Saved entries

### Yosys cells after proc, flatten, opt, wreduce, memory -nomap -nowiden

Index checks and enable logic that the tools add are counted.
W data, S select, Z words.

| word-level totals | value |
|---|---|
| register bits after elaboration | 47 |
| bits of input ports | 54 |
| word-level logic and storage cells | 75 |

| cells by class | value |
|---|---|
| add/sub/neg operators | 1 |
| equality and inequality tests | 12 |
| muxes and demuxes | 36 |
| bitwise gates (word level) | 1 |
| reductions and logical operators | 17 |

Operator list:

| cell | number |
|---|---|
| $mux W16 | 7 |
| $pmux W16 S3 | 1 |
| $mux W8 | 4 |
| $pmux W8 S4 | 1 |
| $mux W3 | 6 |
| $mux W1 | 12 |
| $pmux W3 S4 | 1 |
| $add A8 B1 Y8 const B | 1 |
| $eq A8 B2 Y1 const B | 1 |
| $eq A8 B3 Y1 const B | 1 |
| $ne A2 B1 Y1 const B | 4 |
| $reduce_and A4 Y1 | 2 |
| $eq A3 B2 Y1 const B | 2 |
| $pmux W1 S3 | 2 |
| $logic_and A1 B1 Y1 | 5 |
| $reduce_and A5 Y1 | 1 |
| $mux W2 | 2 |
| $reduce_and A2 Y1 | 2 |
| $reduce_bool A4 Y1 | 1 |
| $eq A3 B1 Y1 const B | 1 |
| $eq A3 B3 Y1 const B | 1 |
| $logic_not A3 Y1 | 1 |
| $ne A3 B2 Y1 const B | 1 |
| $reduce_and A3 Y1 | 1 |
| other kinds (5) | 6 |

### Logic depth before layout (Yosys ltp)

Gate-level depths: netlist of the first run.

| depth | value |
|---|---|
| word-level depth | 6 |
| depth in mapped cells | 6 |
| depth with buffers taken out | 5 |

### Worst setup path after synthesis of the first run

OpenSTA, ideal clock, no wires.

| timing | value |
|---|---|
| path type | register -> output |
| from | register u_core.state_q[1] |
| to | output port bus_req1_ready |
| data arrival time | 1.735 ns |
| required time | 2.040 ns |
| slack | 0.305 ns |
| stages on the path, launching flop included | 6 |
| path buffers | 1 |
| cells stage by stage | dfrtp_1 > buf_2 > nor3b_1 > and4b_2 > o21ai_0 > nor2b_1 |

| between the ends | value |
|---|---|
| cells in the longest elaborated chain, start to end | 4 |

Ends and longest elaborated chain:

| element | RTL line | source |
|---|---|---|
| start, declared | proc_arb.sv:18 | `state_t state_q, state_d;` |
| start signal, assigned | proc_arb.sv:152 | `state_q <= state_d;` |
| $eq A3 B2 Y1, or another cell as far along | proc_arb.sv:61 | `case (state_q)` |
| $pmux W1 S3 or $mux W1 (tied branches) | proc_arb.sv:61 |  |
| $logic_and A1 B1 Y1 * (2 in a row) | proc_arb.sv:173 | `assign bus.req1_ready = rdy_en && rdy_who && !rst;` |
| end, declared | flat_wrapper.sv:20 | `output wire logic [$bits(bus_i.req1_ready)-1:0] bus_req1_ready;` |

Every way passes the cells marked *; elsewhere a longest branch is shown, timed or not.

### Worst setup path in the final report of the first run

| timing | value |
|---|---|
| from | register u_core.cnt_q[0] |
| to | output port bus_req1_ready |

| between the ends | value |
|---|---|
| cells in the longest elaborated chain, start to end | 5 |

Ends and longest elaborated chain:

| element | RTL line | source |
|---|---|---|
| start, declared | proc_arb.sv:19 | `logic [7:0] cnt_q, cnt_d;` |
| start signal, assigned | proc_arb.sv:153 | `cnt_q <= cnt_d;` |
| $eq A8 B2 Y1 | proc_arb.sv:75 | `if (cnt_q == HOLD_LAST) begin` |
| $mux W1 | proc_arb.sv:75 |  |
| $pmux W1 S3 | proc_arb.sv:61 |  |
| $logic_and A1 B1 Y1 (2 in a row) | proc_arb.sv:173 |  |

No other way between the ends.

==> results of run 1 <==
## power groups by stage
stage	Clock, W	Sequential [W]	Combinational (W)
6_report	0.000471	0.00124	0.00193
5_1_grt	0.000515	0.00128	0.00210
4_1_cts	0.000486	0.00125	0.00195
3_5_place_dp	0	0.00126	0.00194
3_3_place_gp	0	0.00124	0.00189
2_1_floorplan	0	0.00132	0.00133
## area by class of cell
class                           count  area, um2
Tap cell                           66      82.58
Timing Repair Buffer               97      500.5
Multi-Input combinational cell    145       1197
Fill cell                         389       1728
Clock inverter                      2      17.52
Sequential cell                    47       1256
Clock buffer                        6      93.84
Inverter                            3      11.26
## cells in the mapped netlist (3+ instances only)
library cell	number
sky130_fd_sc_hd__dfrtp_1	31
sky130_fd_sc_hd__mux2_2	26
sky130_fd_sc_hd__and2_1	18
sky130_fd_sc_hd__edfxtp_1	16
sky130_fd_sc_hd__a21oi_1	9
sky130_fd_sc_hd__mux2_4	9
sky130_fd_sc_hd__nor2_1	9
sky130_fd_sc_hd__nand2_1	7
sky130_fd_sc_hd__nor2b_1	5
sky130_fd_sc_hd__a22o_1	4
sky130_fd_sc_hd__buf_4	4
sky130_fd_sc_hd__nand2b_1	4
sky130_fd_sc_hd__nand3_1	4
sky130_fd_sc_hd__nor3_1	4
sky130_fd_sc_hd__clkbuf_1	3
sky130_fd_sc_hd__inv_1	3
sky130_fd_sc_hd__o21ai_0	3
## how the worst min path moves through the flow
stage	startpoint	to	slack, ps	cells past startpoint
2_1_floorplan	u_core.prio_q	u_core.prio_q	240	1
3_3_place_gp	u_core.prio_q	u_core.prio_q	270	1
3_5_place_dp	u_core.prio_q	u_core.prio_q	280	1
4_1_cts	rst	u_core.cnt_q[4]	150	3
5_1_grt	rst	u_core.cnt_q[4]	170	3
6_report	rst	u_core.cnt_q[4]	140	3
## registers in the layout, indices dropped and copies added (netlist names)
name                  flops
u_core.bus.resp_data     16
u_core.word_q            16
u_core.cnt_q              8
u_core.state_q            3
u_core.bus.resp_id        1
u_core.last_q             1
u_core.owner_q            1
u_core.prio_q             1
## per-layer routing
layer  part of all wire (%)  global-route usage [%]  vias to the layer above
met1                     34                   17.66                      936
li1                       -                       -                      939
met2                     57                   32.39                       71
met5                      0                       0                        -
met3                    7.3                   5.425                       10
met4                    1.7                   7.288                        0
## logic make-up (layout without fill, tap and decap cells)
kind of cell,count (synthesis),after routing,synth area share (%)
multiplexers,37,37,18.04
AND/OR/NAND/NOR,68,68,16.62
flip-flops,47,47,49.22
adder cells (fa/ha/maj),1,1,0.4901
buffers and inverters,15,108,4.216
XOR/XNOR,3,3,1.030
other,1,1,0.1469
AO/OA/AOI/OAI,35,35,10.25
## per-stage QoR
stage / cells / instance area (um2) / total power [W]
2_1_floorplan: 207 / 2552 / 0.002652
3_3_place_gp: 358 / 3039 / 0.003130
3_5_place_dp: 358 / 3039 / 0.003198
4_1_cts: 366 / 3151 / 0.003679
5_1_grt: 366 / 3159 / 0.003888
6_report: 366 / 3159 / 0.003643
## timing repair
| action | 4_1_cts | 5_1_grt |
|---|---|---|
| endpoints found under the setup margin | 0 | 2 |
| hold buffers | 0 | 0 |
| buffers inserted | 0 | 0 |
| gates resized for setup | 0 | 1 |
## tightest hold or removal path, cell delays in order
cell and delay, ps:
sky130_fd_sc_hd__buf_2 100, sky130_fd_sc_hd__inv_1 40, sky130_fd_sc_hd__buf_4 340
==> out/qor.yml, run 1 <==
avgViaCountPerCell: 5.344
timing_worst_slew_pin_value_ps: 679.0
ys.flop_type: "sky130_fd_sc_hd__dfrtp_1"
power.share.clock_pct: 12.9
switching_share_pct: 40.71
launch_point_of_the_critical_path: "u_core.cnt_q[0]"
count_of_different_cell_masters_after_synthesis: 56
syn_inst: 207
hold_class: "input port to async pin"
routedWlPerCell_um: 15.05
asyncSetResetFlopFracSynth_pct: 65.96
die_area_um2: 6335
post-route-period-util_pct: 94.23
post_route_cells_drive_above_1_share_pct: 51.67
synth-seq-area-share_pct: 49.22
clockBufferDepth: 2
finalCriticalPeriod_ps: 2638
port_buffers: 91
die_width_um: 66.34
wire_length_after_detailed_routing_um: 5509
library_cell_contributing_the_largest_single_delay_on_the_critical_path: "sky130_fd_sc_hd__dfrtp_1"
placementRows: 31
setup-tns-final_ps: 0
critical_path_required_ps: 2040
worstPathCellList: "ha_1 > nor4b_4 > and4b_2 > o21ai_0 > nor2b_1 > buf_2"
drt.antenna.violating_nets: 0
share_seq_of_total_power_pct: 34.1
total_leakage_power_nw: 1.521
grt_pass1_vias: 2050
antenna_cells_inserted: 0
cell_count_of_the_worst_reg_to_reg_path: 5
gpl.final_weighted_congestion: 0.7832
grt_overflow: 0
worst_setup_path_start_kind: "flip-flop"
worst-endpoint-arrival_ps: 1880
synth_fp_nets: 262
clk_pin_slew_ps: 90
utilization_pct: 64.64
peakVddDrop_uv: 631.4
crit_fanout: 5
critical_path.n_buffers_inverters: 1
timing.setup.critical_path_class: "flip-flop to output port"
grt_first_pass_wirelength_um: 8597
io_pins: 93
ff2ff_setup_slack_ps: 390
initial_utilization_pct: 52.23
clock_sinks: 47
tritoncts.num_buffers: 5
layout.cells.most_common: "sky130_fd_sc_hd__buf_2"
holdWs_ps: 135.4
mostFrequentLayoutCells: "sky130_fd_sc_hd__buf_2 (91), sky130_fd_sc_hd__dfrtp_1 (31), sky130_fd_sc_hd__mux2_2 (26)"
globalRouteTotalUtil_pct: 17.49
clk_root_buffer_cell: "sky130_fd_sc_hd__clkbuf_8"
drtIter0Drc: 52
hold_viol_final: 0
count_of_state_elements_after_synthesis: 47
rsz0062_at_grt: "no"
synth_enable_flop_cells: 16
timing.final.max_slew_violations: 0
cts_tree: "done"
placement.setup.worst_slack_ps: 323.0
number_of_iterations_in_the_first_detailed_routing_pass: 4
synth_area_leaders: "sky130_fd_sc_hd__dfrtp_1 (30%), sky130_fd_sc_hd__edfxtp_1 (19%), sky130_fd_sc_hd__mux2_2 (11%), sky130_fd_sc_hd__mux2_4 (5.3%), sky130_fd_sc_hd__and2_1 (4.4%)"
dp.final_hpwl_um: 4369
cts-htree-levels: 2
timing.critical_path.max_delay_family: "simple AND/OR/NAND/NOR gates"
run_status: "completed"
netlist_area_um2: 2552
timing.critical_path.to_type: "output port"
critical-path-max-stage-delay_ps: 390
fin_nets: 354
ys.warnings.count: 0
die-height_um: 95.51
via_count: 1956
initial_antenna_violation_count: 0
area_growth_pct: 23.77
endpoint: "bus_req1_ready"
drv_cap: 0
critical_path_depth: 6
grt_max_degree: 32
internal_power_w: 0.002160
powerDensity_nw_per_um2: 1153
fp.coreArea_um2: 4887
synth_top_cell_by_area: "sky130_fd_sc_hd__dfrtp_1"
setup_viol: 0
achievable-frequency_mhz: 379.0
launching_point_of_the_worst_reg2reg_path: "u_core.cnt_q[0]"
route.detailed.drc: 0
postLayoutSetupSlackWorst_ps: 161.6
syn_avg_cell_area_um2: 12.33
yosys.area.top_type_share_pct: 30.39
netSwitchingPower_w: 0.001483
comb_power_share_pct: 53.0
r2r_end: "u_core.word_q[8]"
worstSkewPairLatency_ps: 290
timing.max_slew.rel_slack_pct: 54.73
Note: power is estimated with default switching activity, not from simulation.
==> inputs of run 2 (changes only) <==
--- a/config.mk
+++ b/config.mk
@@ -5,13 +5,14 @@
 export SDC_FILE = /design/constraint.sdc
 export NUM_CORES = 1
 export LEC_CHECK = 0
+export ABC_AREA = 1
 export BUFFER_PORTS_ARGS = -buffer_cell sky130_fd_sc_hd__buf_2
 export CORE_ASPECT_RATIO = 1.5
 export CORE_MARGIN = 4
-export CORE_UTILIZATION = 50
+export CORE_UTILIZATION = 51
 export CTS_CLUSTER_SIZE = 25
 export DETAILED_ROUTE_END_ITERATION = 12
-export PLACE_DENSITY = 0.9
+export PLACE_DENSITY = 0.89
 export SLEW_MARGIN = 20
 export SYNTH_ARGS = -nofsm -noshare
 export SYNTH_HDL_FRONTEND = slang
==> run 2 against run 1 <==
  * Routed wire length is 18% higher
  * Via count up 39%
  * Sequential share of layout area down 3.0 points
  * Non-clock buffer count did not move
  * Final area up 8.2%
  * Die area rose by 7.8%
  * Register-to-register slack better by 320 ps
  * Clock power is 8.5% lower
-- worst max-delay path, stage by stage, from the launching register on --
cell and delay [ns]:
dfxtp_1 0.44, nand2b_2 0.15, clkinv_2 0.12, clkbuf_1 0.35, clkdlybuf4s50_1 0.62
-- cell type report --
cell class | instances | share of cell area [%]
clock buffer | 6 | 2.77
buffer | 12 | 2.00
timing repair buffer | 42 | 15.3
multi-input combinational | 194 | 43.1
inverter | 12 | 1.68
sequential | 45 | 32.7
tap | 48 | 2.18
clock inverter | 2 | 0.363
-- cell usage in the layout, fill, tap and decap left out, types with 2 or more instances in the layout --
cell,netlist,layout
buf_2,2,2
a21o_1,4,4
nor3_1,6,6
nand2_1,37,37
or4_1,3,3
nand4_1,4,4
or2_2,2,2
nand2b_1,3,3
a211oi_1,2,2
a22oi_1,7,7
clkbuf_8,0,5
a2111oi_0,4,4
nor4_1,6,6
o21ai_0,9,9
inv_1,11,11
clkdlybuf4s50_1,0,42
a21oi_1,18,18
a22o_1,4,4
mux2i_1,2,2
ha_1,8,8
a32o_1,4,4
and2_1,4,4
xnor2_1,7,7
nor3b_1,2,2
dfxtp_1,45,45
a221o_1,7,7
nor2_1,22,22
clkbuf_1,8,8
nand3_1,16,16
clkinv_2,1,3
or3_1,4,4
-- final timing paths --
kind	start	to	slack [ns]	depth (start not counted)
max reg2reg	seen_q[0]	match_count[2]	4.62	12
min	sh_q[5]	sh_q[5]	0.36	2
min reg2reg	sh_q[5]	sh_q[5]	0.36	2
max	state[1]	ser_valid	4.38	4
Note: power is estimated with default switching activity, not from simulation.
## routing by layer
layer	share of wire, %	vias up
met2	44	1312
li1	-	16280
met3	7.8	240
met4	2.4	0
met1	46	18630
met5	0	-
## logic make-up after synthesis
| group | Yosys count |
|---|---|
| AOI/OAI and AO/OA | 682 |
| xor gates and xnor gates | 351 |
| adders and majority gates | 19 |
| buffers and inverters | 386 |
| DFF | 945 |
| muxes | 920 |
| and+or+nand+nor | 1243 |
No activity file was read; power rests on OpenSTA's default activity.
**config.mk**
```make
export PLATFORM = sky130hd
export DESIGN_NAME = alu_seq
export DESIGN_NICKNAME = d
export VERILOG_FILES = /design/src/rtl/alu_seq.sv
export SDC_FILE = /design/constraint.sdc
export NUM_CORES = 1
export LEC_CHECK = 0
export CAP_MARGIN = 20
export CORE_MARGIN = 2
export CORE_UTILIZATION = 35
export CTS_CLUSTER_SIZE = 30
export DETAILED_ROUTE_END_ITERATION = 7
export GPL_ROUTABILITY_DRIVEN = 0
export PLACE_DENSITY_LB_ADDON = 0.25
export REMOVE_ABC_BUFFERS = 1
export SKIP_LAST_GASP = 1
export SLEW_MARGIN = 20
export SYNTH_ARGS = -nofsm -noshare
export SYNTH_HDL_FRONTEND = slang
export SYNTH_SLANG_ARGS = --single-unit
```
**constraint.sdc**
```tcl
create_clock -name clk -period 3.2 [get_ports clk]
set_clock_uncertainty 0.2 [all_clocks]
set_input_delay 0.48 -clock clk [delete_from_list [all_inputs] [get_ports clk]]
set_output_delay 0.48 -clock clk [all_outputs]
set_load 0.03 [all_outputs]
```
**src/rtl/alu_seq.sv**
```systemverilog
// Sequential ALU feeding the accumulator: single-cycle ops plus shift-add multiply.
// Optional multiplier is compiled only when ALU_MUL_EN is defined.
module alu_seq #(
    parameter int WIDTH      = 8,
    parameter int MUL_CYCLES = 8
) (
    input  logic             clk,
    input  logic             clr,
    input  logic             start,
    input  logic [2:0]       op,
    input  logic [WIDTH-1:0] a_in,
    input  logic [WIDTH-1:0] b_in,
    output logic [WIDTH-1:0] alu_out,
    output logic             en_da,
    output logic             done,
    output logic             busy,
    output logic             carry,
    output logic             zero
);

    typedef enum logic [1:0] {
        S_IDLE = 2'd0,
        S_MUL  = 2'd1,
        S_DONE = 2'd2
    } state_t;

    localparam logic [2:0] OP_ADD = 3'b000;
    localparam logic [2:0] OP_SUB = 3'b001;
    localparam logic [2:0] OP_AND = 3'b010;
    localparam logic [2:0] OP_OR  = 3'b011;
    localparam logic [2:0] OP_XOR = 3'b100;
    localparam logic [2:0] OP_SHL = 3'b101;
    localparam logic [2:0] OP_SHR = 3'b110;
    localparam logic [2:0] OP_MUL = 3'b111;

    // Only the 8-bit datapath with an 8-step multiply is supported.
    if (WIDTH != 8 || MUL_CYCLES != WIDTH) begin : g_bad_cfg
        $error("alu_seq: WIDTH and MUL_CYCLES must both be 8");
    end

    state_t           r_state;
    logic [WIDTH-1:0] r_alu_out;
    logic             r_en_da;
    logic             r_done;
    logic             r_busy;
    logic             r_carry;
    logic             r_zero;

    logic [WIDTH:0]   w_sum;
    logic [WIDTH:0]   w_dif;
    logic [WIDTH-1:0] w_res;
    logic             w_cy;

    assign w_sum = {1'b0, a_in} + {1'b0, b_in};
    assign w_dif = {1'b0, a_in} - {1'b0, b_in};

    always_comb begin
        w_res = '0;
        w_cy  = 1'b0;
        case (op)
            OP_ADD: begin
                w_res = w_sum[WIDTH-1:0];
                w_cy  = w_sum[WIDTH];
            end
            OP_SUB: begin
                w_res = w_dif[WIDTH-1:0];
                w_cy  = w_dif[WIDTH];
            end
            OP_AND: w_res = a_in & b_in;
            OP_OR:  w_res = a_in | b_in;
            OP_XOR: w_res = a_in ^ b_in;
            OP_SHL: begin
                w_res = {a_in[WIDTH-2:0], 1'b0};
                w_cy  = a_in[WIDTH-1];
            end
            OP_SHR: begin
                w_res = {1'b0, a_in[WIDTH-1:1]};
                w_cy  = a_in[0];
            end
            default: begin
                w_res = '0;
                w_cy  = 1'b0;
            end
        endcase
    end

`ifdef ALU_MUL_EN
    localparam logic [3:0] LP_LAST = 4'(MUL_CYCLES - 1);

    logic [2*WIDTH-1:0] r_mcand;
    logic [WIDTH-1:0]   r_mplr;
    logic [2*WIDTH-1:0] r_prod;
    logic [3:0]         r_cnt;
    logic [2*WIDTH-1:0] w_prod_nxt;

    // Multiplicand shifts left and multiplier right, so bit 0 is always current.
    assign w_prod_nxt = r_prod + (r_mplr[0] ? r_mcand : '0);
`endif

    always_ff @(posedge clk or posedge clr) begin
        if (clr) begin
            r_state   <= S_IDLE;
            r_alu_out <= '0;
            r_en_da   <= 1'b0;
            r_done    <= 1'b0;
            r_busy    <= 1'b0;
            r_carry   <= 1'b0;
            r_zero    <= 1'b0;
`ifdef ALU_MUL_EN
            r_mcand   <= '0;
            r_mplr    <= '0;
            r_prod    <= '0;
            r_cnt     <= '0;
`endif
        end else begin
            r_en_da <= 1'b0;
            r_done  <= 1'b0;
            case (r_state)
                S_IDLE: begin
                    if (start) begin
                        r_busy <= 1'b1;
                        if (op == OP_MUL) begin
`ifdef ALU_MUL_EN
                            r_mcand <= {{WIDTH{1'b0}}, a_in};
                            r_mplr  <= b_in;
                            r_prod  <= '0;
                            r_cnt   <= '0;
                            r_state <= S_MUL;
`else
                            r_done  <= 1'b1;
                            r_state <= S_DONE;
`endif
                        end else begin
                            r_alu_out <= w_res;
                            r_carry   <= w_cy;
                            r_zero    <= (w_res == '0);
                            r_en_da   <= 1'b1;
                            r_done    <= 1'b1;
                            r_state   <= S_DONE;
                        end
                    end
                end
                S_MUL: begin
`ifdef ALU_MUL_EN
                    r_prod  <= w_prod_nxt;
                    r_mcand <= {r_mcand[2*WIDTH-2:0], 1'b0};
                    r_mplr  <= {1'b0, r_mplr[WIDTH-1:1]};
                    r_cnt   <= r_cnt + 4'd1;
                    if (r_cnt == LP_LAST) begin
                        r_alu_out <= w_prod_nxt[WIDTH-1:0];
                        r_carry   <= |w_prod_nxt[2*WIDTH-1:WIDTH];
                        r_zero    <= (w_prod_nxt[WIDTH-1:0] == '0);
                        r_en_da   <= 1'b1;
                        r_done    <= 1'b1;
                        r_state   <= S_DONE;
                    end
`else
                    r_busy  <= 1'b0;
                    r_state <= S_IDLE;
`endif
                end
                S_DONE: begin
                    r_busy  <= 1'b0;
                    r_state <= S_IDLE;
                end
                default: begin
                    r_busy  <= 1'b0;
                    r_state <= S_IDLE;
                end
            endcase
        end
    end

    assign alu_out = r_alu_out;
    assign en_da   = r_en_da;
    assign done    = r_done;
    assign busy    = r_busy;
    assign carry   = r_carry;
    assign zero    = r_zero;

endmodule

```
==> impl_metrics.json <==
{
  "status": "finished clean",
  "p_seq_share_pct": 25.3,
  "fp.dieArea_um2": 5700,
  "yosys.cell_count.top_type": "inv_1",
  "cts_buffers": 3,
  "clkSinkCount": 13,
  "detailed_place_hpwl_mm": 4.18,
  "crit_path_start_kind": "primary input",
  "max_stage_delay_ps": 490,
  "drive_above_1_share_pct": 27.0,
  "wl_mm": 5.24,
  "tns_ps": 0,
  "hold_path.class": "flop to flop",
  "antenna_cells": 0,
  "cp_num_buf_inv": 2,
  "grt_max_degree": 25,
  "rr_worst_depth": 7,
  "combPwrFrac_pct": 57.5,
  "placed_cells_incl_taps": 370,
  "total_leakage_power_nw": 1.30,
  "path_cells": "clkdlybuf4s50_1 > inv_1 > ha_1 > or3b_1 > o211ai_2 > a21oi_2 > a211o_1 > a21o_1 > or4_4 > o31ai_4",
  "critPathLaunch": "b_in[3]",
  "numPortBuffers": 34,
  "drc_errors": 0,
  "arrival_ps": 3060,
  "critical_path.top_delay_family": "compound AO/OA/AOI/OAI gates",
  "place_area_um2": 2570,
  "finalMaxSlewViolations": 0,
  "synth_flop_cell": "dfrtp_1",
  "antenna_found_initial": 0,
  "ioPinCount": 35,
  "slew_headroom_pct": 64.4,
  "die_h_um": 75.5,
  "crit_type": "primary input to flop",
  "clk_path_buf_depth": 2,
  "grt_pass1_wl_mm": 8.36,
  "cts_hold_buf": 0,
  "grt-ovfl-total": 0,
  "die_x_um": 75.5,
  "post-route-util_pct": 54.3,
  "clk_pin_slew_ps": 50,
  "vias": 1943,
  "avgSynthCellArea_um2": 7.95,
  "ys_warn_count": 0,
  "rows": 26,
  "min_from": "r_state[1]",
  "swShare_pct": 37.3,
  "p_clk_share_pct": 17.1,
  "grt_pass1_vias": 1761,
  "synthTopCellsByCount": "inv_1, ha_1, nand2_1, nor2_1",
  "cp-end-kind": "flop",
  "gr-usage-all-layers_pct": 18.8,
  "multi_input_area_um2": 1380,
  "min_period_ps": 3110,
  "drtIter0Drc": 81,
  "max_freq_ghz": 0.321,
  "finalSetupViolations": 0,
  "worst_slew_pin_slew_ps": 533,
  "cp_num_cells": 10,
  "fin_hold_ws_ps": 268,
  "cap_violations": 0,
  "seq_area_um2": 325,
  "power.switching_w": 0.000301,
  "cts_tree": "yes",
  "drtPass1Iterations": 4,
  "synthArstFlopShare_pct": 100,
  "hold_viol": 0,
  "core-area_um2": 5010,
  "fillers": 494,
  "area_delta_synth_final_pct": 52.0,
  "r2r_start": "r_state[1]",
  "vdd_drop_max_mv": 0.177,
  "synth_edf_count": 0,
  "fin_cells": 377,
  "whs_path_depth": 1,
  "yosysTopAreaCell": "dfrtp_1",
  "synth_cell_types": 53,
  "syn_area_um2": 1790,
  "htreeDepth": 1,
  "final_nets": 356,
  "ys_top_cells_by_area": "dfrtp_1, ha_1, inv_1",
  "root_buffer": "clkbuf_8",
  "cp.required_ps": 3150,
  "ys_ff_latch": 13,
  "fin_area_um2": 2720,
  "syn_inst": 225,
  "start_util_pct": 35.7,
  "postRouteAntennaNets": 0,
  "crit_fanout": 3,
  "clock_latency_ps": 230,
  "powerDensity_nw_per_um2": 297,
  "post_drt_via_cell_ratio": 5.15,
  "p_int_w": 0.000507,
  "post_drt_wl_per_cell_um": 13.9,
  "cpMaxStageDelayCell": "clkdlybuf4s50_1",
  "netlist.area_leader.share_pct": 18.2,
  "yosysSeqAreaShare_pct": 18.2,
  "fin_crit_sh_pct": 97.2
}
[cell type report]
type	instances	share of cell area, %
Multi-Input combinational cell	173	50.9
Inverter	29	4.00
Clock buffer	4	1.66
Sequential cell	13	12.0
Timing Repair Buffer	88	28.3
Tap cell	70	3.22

§ **Assigned task**
Start with the line above that contains "o21ai_0,9,9" and end with the line that contains "and+or+nand+nor | 1243 |". Write out those lines exactly, and only those.

§ **Task output**
o21ai_0,9,9
inv_1,11,11
clkdlybuf4s50_1,0,42
a21oi_1,18,18
a22o_1,4,4
mux2i_1,2,2
ha_1,8,8
a32o_1,4,4
and2_1,4,4
xnor2_1,7,7
nor3b_1,2,2
dfxtp_1,45,45
a221o_1,7,7
nor2_1,22,22
clkbuf_1,8,8
nand3_1,16,16
clkinv_2,1,3
or3_1,4,4
-- final timing paths --
kind	start	to	slack [ns]	depth (start not counted)
max reg2reg	seen_q[0]	match_count[2]	4.62	12
min	sh_q[5]	sh_q[5]	0.36	2
min reg2reg	sh_q[5]	sh_q[5]	0.36	2
max	state[1]	ser_valid	4.38	4
Note: power is estimated with default switching activity, not from simulation.
## routing by layer
layer	share of wire, %	vias up
met2	44	1312
li1	-	16280
met3	7.8	240
met4	2.4	0
met1	46	18630
met5	0	-
## logic make-up after synthesis
| group | Yosys count |
|---|---|
| AOI/OAI and AO/OA | 682 |
| xor gates and xnor gates | 351 |
| adders and majority gates | 19 |
| buffers and inverters | 386 |
| DFF | 945 |
| muxes | 920 |
| and+or+nand+nor | 1243 |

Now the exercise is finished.